Que l’on qualifie les manœuvres destinées à réduire les impôts de fraude, d’optimisation fiscale ou d’ingénierie financière, le problème politique reste entier.

Sur fond d’accroissement des inégalités, les gouvernements imposent des politiques d’austérité au prétexte qu’ils sont à court d’argent.

Pendant ce temps, les nantis – particuliers et entreprises – cherchent à défiscaliser leurs avoirs.

Des géants du numérique comme Apple, Google et Amazon ont tourné à leur avantage la concurrence fiscale à laquelle se livrent les États pour ne payer, en toute légalité, que des impôts infimes.

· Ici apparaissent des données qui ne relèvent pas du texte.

$ cat src/rtl/bus_grant_scheduler.sv
// Two-master, three-slave serial ADS bus grant scheduler: round-robin arbitration,
// serial slave-select decode, slave-ready wait and one-hot route enables.
module bus_grant_scheduler #(
  parameter int unsigned SEL_BITS = 2,
  parameter int unsigned TIMEOUT  = 255
) (
  input  logic       clk,
  input  logic       reset,
  input  logic       m1_request,
  input  logic       m2_request,
  input  logic       m1_address,
  input  logic       m2_address,
  input  logic       m1_address_valid,
  input  logic       m2_address_valid,
  input  logic [2:0] s_ready,
  output logic       m1_available,
  output logic       m2_available,
  output logic       owner,
  output logic [1:0] slave_sel,
  output logic [2:0] route_en,
  output logic       timeout_err,
  output logic       decode_err,
  output logic [2:0] state
);

  typedef enum logic [2:0] {
    StIdle      = 3'd0,
    StAddr      = 3'd1,
    StWaitSlave = 3'd2,
    StConnect   = 3'd3,
    StRelease   = 3'd4
  } state_e;

  localparam int unsigned    CntW     = $clog2(SEL_BITS + 1);
  localparam logic [CntW-1:0] LastBit = CntW'(SEL_BITS - 1);
  localparam logic [7:0]     TmoLimit = 8'(TIMEOUT);

  state_e              state_q, state_d;
  logic                owner_q, owner_d;
  logic [1:0]          slave_sel_q, slave_sel_d;
  logic [2:0]          route_en_q, route_en_d;
  logic                timeout_err_q, timeout_err_d;
  logic                decode_err_q, decode_err_d;
  logic [SEL_BITS-1:0] shift_q, shift_d;
  logic [CntW-1:0]     bit_cnt_q, bit_cnt_d;
  logic [7:0]          tmo_q, tmo_d;

  logic                own_req, own_valid, own_addr;
  logic                tmo_hit, sel_ready;
  logic [7:0]          tmo_inc;
  logic [SEL_BITS-1:0] shift_in;
  logic [1:0]          sel_in;
  logic [2:0]          sel_onehot;

  assign own_req    = owner_q ? m2_request       : m1_request;
  assign own_valid  = owner_q ? m2_address_valid : m1_address_valid;
  assign own_addr   = owner_q ? m2_address       : m1_address;
  assign shift_in   = (shift_q << 1) | SEL_BITS'(own_addr);
  assign sel_in     = 2'(shift_in);
  // Code 11 shifts out of the 3-bit vector, so it can never look ready.
  assign sel_onehot = 3'b001 << slave_sel_q;
  assign sel_ready  = |(s_ready & sel_onehot);
  // Counter saturates; the limit is hit on the cycle the increment would reach TIMEOUT.
  assign tmo_inc    = (tmo_q == 8'hFF) ? tmo_q : tmo_q + 8'd1;
  assign tmo_hit    = (tmo_q >= TmoLimit - 8'd1);

  always_comb begin
    state_d       = state_q;
    owner_d       = owner_q;
    slave_sel_d   = slave_sel_q;
    route_en_d    = route_en_q;
    timeout_err_d = 1'b0;
    decode_err_d  = 1'b0;
    shift_d       = shift_q;
    bit_cnt_d     = bit_cnt_q;
    tmo_d         = tmo_q;
    unique case (state_q)
      StIdle: begin
        if (m1_request || m2_request) begin
          state_d   = StAddr;
          owner_d   = (m1_request && m2_request) ? ~owner_q : m2_request;
          shift_d   = '0;
          bit_cnt_d = '0;
          tmo_d     = '0;
        end
      end
      StAddr: begin
        if (!own_req) begin
          state_d = StRelease;
        end else if (own_valid) begin
          shift_d   = shift_in;
          bit_cnt_d = bit_cnt_q + CntW'(1);
          if (bit_cnt_q == LastBit) begin
            slave_sel_d = sel_in;
            if (sel_in == 2'b11) begin
              state_d      = StRelease;
              decode_err_d = 1'b1;
            end else begin
              state_d = StWaitSlave;
              tmo_d   = '0;
            end
          end
        end else begin
          tmo_d = tmo_inc;
          if (tmo_hit) begin
            state_d       = StRelease;
            timeout_err_d = 1'b1;
          end
        end
      end
      StWaitSlave: begin
        if (!own_req) begin
          state_d = StRelease;
        end else if (tmo_hit) begin
          tmo_d         = tmo_inc;
          state_d       = StRelease;
          timeout_err_d = 1'b1;
        end else if (sel_ready) begin
          state_d    = StConnect;
          route_en_d = sel_onehot;
        end else begin
          tmo_d = tmo_inc;
        end
      end
      StConnect: begin
        if (!own_req) begin
          state_d    = StRelease;
          route_en_d = '0;
        end
      end
      StRelease: begin
        state_d   = StIdle;
        bit_cnt_d = '0;
      end
      default: state_d = StIdle;
    endcase
  end

  always_ff @(posedge clk) begin
    if (!reset) begin
      state_q       <= StIdle;
      owner_q       <= 1'b1;
      slave_sel_q   <= '0;
      route_en_q    <= '0;
      timeout_err_q <= 1'b0;
      decode_err_q  <= 1'b0;
      shift_q       <= '0;
      bit_cnt_q     <= '0;
      tmo_q         <= '0;
    end else begin
      state_q       <= state_d;
      owner_q       <= owner_d;
      slave_sel_q   <= slave_sel_d;
      route_en_q    <= route_en_d;
      timeout_err_q <= timeout_err_d;
      decode_err_q  <= decode_err_d;
      shift_q       <= shift_d;
      bit_cnt_q     <= bit_cnt_d;
      tmo_q         <= tmo_d;
    end
  end

  logic granted;
  assign granted      = (state_q == StAddr) || (state_q == StWaitSlave) ||
                        (state_q == StConnect);
  assign m1_available = granted && !owner_q;
  assign m2_available = granted && owner_q;
  assign owner        = owner_q;
  assign slave_sel    = slave_sel_q;
  assign route_en     = route_en_q;
  assign timeout_err  = timeout_err_q;
  assign decode_err   = decode_err_q;
  assign state        = 3'(state_q);

endmodule

$ cat config.mk
export PLATFORM = sky130hd
export DESIGN_NAME = bus_grant_scheduler
export DESIGN_NICKNAME = d
export VERILOG_FILES = /design/src/rtl/bus_grant_scheduler.sv
export SDC_FILE = /design/constraint.sdc
export NUM_CORES = 1
export LEC_CHECK = 0
export ABC_AREA = 1
export CAP_MARGIN = 10
export CORE_UTILIZATION = 40
export DETAILED_ROUTE_END_ITERATION = 8
export PLACE_DENSITY = 0.68
export RECOVER_POWER = 50
export SLEW_MARGIN = 20
export SYNTH_ARGS = -nofsm -noshare
export SYNTH_HDL_FRONTEND = slang
export SYNTH_SLANG_ARGS = --single-unit
$ cat constraint.sdc
create_clock -name clk -period 3.5 [get_ports clk]
set_clock_uncertainty 0.2 [all_clocks]
set_input_delay 0.7 -clock clk [delete_from_list [all_inputs] [get_ports clk]]
set_output_delay 0.7 -clock clk [all_outputs]
set_load 0.03 [all_outputs]
==> reports/qor.yml, run 1 <==
placement:
  hpwlAfterDp_um: 2730
  place_ws_ns: 1.07
  io_buffer_count: 23
  place_congestion: 0.860
worst_setup_path:
  rr_worst_depth: 9
  start_kind: "flip-flop"
  crit_fanout: 7
  crit_arrival_ns: 1.78
  crit_type: "flip-flop to primary output"
  required_ns: 2.60
  rr_endpoint: "tmo_q[5]"
  crit_path_end_kind: "primary output"
  r2r_slack_ns: 1.55
  reg2reg_from: "state[2]"
min_path:
  min-delay-start: "bit_cnt_q[1]"
  min_to: "bit_cnt_q[1]"
  min_path_type: "flip-flop to flip-flop"
  holdPathStages: 2
global_route:
  grt_pass1_wl_um: 6280
  overflow: 0
  antenna_found_initial: 0
  track_usage_pct: 19.2
  first_global_vias: 1434
  grt_max_degree: 16
drt:
  wirelength_um: 3540
  wl_per_cell_um: 11.3
  first_pass_iters: 4
  wl_met1_um: 1800
  vias: 1562
  via_per_inst: 4.96
  met3WireLength_um: 74
  highest_layer: "met4"
  first_iter_violations: 70
  ant_nets: 0
  wl_met2_um: 1610
  drc: 0
clocking:
  cts_setup_buffers: 0
  htree_levels: 1
  cts_resized: 0
  cts-buffers-inserted: 3
  cts_hold_buf: 0
  clk_pin_slew_worst_paths_ns: 0.08
  clk-insertion-delay-late_ns: 0.27
  cts_root_buffer: "clkbuf_8"
  max-clock-path-buffers: 2
  clock_sinks: 22
  cts_tree: "done"
floorplanning:
  die_x_um: 64.4
  die_area_um2: 4150
  core_um2: 3690
  ios: 24
  fp.dieH_um: 64.4
  start_util_pct: 42.3
  fp-row-count: 22
sta:
  report.final.slew_viol_count: 0
  hold_ws_ns: 0.263
  worst-slew-pin-transition_ns: 0.524
  setup_viol: 0
  rsz0062_at_grt: "false"
  worst_slack_ns: 0.824
  fmax_ghz: 0.374
  relSlewSlack_pct: 65.0
  timing.final.crit_share_pct: 76.5
  period_minus_slack_ns: 2.68
  setup_tns_ns: 0
  hold_viol: 0
synthesis:
  ys_types: 28
  synth_top_area_cell: "dfxtp_1"
  synth.cell_area_um2: 1560
  ys_seq_area_share_pct: 28.3
  synth.top_cell.area_share_pct: 28.3
  synth_fp_nets: 256
  ys_ff_latch: 22
  postSynth.asyncResetShare_pct: 0
  netlist_instances: 242
  synth-edff-count: 0
  ys_top_cells_by_area: "dfxtp_1, nand2_1, inv_1, a21oi_1, nand3_1"
  avgSynthCellArea_um2: 6.44
  yosys_most_used_dff: "dfxtp_1"
  synth_warnings: 0
run_status:
  outcome: "finished, final reports clean"
power:
  power_leakage_nw: 0.784
  ir_worst_vdd_mv: 0.420
  total_power_mw: 1.12
  powerDensity_nw_per_um2: 601
cells_and_area:
  nets: 282
  antennaDiodeCount: 0
  utilization_pct: 50.7
  area_growth_pct: 20.1
  drive_gt1_share_pct: 11.6
flow_run:
  maxCapViolations: 0
-- critical path: stages, from the launching register on --
cell,delay (ns)
dfxtp_1,0.55
nor2_1,0.12
nor3_1,0.14
clkdlybuf4s50_1,0.69
-- layout by cell type (no fill, tap or decap), types with 3 or more instances in the layout --
cell type,instances
inv_1,26
inv_2,4
ha_1,3
nor2_2,4
nand3_1,19
dlygate4sd3_1,7
nand4_1,8
nor2_1,21
nor3_1,3
nand2_1,72
clkdlybuf4s50_1,16
nor2_4,3
clkbuf_8,4
a21oi_1,19
nand3b_1,3
dfxtp_1,22
o21ai_0,12
nand2_2,8
-- cells by family (layout without fill, tap and decap cells) --
logic type      Yosys count  count (layout)  synth area share, %
flops                    22              22                 28.3
compound gates           36              36                 13.5
xor+xnor                  2               2                 1.12
simple gates            147             147                 47.0
buf+inv                  32              57                 7.78
fa+ha+maj                 3               3                 2.41
-- flip-flops by register name, indices dropped and copies added (netlist names) --
register,flops
bit_cnt_q,2
decode_err,1
owner,1
route_en,3
shift_q,1
slave_sel,2
state,3
timeout_err,1
tmo_q,8
-- Yosys cell counts (2+ instances only) --
master / instances
nand2_1: 70
inv_1: 26
dfxtp_1: 22
nor2_1: 21
a21oi_1: 19
nand3_1: 19
o21ai_0: 11
nand2_2: 8
nand4_1: 8
inv_2: 4
nor2_2: 4
ha_1: 3
nand3b_1: 3
nor2_4: 3
nor3_1: 3
o21ai_2: 3
nand2_4: 2
nand3_2: 2
xnor2_1: 2
-- power by group --
part           internal (mW)  switching, mW  total, mW  leakage (nW)
clock                  0.101         0.0876      0.188        0.0288
combinational          0.204          0.393      0.597         0.577
sequential             0.285         0.0546      0.340         0.179
-- stage by stage --
step	cell area, µm²	cells
CTS	1900	315
floorplan	1560	242
global placement	1840	311
finish	1870	315
global route	1870	315
detailed placement	1840	311
-- layer usage --
metal / vias up / track usage [%]
met5: - / 0
met4: 0 / 8.61
met3: 5 / 2.46
met2: 18 / 31.2
met1: 698 / 25.2
li1: 841 / -
-- cell type report --
| cell class | count | area (µm²) |
|---|---|---|
| Fill cell | 387 | 1820 |
| Multi-Input combinational cell | 188 | 973 |
| Sequential cell | 22 | 440 |
| Timing Repair Buffer | 23 | 230 |
| Inverter | 30 | 113 |
| Tap cell | 48 | 60.1 |
| Clock buffer | 4 | 55.1 |
-- worst max-delay path by stage --
stage                    start            to  slack [ns]  cells past startpoint
finish                state[0]  m2_available        0.82                      3
detailed placement  m1_request   route_en[1]        1.07                      9
floorplan                owner  m2_available        1.11                      3
CTS                   state[0]  m1_available        0.81                      3
global placement    m1_request   route_en[1]        1.08                      9
global route          state[0]  m2_available        0.74                      3
No activity file was read; power rests on OpenSTA's default activity.
==> run 2, diff against run 1 <==
--- a/config.mk
+++ b/config.mk
@@ -9,7 +9,7 @@
 export CAP_MARGIN = 10
 export CORE_UTILIZATION = 40
 export DETAILED_ROUTE_END_ITERATION = 8
-export PLACE_DENSITY = 0.68
+export PLACE_DENSITY = 0.71
 export RECOVER_POWER = 50
 export SLEW_MARGIN = 20
 export SYNTH_ARGS = -nofsm -noshare
==> constraint.sdc (replaced) <==
create_clock -name clk -period 2.2 [get_ports clk]
set_clock_uncertainty 0.2 [all_clocks]
set_input_delay 0.44 -clock clk [delete_from_list [all_inputs] [get_ports clk]]
set_output_delay 0.44 -clock clk [all_outputs]
set_load 0.03 [all_outputs]
==> run 2 against run 1 <==
Power increased by 61%. Flip-flop and latch count did not move. Largest power group unchanged. Global-route usage increased by 0.47 points. Critical endpoint is now state[0].
==> reports/qor.yml, run 2 (synthesized netlist as in run 1, its figures left out) <==
sta:
  setup_viol: 0
  worst-slew-pin-transition_ns: 0.500
  relSlewSlack_pct: 66.4
  fmax_ghz: 0.481
  timing.final.crit_share_pct: 94.5
  period_minus_slack_ns: 2.08
  report.final.slew_viol_count: 0
  rsz0062_at_grt: "false"
  hold_viol: 0
placement:
  place_congestion: 0.855
  hpwlAfterDp_um: 2840
  post_dp_cell_area_um2: 1880
  io_buffer_count: 23
clocking:
  cts_root_buffer: "clkbuf_8"
  max-clock-path-buffers: 2
  htree_levels: 1
  clk-insertion-delay-late_ns: 0.27
  cts_setup_buffers: 0
  cts-buffers-inserted: 3
  cts_tree: "done"
  clk_pin_slew_worst_paths_ns: 0.08
  cts_hold_buf: 0
  cts_resized: 3
  clock_sinks: 22
power:
  powerDensity_nw_per_um2: 950
  total_power_mw: 1.81
  power_leakage_nw: 0.813
  ir_worst_vdd_mv: 0.873
drt:
  drc: 0
  wl_per_cell_um: 11.3
  highest_layer: "met4"
  first_pass_iters: 4
  ant_nets: 0
  via_per_inst: 5.00
  met3WireLength_um: 181
  first_iter_violations: 102
  vias: 1599
  wl_met1_um: 1710
  wl_met2_um: 1690
  wirelength_um: 3620
cells_and_area:
  antennaDiodeCount: 0
  drive_gt1_share_pct: 12.9
  utilization_pct: 51.7
  nets: 287
  final_common_cell: "nand2_1"
  fillerInstances: 410
  regMostFlops: "tmo_q"
  area_growth_pct: 22.3
  final_cell_mix: "nand2_1, inv_1, nor2_1, dfxtp_1, a21oi_1"
  largest_reg_flops: 8
  stdcell_area_um2: 1910
floorplanning:
  fp-row-count: 22
  ios: 24
  fp.dieH_um: 64.4
  core_um2: 3690
  die_x_um: 64.4
  die_area_um2: 4150
  start_util_pct: 42.3
flow_run:
  maxCapViolations: 0
global_route:
  grt_max_degree: 14
  track_usage_pct: 19.7
  overflow: 0
  antenna_found_initial: 0
  grt_pass1_wl_um: 6560
  first_global_vias: 1555
run_status:
  outcome: "finished, final reports clean"
worst_setup_path:
  crit_arrival_ns: 1.44
  required_ns: 1.56
  crit_fanout: 6
  crit_type: "flip-flop to primary output"
  crit_path_end_kind: "primary output"
  start_kind: "flip-flop"
min_path:
  min_path_type: "flip-flop to flip-flop"
## run 2: cell types whose count changed in the layout (fill, tap and decap cells not counted), moves of 2 or more
cell	change
nand2_4	+2
buf_4	+4
clkbuf_1	+2
dlygate4sd2_1	+3
clkdlybuf4s50_1	-4
## run 2: critical path: stages (launching register included)
cell and delay [ns]:
dfxtp_1 0.34, buf_4 0.16, clkdlybuf4s50_1 0.68
## run 2: routing by layer
layer	vias up	GRT usage [%]
met5	-	0
met3	6	3.70
met4	0	4.44
met2	40	33.9
met1	702	25.1
li1	851	-
## run 2: area by class of cell
cell class                      instances  area (µm²)  share of cell area, %
Sequential cell                        22         440                   23.1
Multi-Input combinational cell        188         985                   51.6
Inverter                               30         113                   5.91
Tap cell                               48        60.1                   3.15
Timing Repair Buffer                   28         254                   13.3
Clock buffer                            4        55.1                   2.89
## run 2: power breakdown
| group | internal [mW] | switching [mW] |
|---|---|---|
| registers | 0.454 | 0.0539 |
| clock network | 0.160 | 0.136 |
| logic | 0.332 | 0.676 |
| total | 0.946 | 0.866 |
## run 2: worst paths after layout
kind / start / end / slack, ns / depth (start not counted)
hold / removal: bit_cnt_q[1] / bit_cnt_q[1] / 0.26 / 2
setup reg to reg: state[1] / tmo_q[4] / 0.20 / 8
setup / recovery: state[0] / state[0] / 0.12 / 2
hold reg to reg: bit_cnt_q[1] / bit_cnt_q[1] / 0.26 / 2
## run 2: metrics by stage
step	hold WS, ns	setup TNS [ns]	cells	setup slack, ns
after global routing	0.281	0	320	0.0454
after floorplan	0.233	0	242	0.0726
after CTS	0.262	0	320	0.0325
final	0.258	0	320	0.120
after global placement	0.252	-0.00435	316	-0.00288
after detailed placement	0.250	0	316	0.0270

En 2013, l’OCDE s’est engagée à mettre fin aux pratiques fiscales déloyales mais on peut douter du succès d’une telle entreprise.

Partout l’ambivalence règne. M. Jean-Claude Juncker, le président de la Commission européenne, s’est engagé à faire de la lutte contre l’évasion et la fraude fiscale une de ses priorités.

Mais en dix-neuf ans à la tête du gouvernement luxembourgeois, il n’a cessé d’encourager les multinationales à ne verser à son pays que quelques dizaines de milliards d’impôts, privant par-là même d’autres pays européens de centaines de milliards d’euros de recettes fiscales leur revenant.

En août 2009, Eric Woerth, à l’époque ministre du Budget en France, affirmait être en possession d’une liste de 3000 fraudeurs fiscaux.

Dans l’espoir d’éviter d’éventuelles sanctions, 4725 contribuables se sont adressé aux administrations fiscales pour régulariser leur situation. Parmi eux, seuls 68 figuraient sur la liste de Woerth.